Required work: Among the lines below, a stretch begins at the one with "export IMPL_cp_arrival_ns=9.28" and ends at the one with "export IMPL_clock_latency_ns=0.60". Repeat that stretch exactly, ends included.

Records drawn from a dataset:
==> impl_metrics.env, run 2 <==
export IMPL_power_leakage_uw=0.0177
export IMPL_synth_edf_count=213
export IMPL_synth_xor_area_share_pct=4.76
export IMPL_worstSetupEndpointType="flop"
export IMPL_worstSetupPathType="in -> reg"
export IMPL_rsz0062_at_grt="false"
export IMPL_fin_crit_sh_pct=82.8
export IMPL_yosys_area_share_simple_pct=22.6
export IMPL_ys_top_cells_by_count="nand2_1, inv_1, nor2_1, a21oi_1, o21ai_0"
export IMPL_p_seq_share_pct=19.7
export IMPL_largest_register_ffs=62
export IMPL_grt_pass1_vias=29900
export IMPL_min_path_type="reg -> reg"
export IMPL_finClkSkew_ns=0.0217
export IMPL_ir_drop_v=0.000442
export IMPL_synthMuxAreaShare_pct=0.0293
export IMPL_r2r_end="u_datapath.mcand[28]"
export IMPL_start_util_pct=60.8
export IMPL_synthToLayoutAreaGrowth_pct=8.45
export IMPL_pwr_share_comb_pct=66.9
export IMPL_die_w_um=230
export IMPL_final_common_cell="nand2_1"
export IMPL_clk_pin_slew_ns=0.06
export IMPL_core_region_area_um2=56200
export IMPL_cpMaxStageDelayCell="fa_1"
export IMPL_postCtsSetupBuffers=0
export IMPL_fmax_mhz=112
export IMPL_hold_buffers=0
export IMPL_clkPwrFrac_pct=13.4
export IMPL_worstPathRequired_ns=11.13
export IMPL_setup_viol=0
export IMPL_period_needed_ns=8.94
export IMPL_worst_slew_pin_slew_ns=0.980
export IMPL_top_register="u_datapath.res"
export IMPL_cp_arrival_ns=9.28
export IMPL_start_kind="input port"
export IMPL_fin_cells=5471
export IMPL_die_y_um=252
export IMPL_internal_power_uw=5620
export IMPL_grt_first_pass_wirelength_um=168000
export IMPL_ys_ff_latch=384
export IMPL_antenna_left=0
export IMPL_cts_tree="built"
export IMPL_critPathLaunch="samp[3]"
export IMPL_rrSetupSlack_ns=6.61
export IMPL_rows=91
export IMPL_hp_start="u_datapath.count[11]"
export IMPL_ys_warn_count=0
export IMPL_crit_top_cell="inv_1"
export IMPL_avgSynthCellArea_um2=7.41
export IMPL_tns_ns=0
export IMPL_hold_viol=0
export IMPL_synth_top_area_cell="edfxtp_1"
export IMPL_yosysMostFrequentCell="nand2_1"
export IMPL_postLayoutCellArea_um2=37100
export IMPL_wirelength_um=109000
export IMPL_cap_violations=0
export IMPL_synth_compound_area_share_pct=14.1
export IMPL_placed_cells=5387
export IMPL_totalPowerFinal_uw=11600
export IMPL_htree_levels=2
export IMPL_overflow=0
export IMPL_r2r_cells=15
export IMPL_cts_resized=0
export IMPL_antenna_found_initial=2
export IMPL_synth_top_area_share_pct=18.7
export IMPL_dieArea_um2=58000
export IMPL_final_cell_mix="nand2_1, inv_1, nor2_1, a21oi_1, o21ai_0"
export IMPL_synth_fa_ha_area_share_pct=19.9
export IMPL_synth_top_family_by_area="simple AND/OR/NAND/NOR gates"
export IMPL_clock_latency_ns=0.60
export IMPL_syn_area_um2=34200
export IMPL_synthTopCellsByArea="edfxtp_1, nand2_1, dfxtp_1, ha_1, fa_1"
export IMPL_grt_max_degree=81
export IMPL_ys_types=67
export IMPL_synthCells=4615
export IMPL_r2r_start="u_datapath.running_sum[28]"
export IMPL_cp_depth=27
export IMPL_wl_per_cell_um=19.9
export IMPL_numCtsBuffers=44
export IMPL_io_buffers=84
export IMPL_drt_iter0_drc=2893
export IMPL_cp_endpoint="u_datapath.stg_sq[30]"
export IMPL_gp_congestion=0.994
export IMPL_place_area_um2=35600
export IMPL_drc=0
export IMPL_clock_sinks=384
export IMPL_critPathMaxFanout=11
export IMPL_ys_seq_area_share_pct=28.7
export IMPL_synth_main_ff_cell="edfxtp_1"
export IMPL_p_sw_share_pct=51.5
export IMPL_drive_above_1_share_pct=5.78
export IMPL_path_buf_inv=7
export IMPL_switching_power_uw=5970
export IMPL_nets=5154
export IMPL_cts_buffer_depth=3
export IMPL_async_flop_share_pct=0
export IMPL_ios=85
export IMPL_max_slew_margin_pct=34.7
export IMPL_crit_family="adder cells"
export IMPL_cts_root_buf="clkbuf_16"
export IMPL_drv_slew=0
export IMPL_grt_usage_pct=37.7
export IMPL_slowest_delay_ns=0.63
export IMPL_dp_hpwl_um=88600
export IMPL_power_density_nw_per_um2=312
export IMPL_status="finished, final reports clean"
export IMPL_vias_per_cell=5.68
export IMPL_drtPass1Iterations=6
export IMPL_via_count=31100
## config.mk

```make
export PLATFORM = sky130hd
export DESIGN_NAME = sccp_front
export DESIGN_NICKNAME = d
export VERILOG_FILES = /design/src/design/sccp_pkg.sv /design/src/design/sccp_front.sv
export SDC_FILE = /design/constraint.sdc
export NUM_CORES = 1
export LEC_CHECK = 0
export ABC_CLOCK_PERIOD_IN_PS = 5000
export BUFFER_PORTS_ARGS = -buffer_cell sky130_fd_sc_hd__buf_4
export CORE_MARGIN = 2
export CORE_UTILIZATION = 40
export CTS_CLUSTER_SIZE = 30
export DETAILED_ROUTE_END_ITERATION = 8
export PLACE_DENSITY = 0.63
export SLEW_MARGIN = 10
export SYNTH_ARGS = -nofsm -noshare
export SYNTH_HDL_FRONTEND = slang
export SYNTH_SLANG_ARGS = --single-unit
```

## constraint.sdc

```tcl
create_clock -name clk -period 5 [get_ports clk]
set_input_delay 0.5 -clock clk [delete_from_list [all_inputs] [get_ports clk]]
set_output_delay 0.5 -clock clk [all_outputs]
set_load 0.03 [all_outputs]
```
--- config.mk ---
export PLATFORM = sky130hd
export DESIGN_NAME = sccp_fifo
export DESIGN_NICKNAME = d
export VERILOG_FILES = /design/src/design/sccp_fifo.sv
export SDC_FILE = /design/constraint.sdc
export NUM_CORES = 1
export LEC_CHECK = 0
export BUFFER_PORTS_ARGS = -buffer_cell sky130_fd_sc_hd__buf_2
export CORE_ASPECT_RATIO = 1.2
export CORE_MARGIN = 1
export CORE_UTILIZATION = 50
export DETAILED_ROUTE_END_ITERATION = 8
export GPL_ROUTABILITY_DRIVEN = 0
export GPL_TIMING_DRIVEN = 0
export PLACE_DENSITY_LB_ADDON = 0.08
export SYNTH_ARGS = -nofsm -noshare
export SYNTH_HDL_FRONTEND = slang
export SYNTH_SLANG_ARGS = --single-unit
--- constraint.sdc ---
create_clock -name clk -period 1.7 [get_ports clk]
set_input_delay 0.425 -clock clk [delete_from_list [all_inputs] [get_ports clk]]
set_output_delay 0.425 -clock clk [all_outputs]
set_load 0.01 [all_outputs]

Result for this task:
export IMPL_cp_arrival_ns=9.28
export IMPL_start_kind="input port"
export IMPL_fin_cells=5471
export IMPL_die_y_um=252
export IMPL_internal_power_uw=5620
export IMPL_grt_first_pass_wirelength_um=168000
export IMPL_ys_ff_latch=384
export IMPL_antenna_left=0
export IMPL_cts_tree="built"
export IMPL_critPathLaunch="samp[3]"
export IMPL_rrSetupSlack_ns=6.61
export IMPL_rows=91
export IMPL_hp_start="u_datapath.count[11]"
export IMPL_ys_warn_count=0
export IMPL_crit_top_cell="inv_1"
export IMPL_avgSynthCellArea_um2=7.41
export IMPL_tns_ns=0
export IMPL_hold_viol=0
export IMPL_synth_top_area_cell="edfxtp_1"
export IMPL_yosysMostFrequentCell="nand2_1"
export IMPL_postLayoutCellArea_um2=37100
export IMPL_wirelength_um=109000
export IMPL_cap_violations=0
export IMPL_synth_compound_area_share_pct=14.1
export IMPL_placed_cells=5387
export IMPL_totalPowerFinal_uw=11600
export IMPL_htree_levels=2
export IMPL_overflow=0
export IMPL_r2r_cells=15
export IMPL_cts_resized=0
export IMPL_antenna_found_initial=2
export IMPL_synth_top_area_share_pct=18.7
export IMPL_dieArea_um2=58000
export IMPL_final_cell_mix="nand2_1, inv_1, nor2_1, a21oi_1, o21ai_0"
export IMPL_synth_fa_ha_area_share_pct=19.9
export IMPL_synth_top_family_by_area="simple AND/OR/NAND/NOR gates"
export IMPL_clock_latency_ns=0.60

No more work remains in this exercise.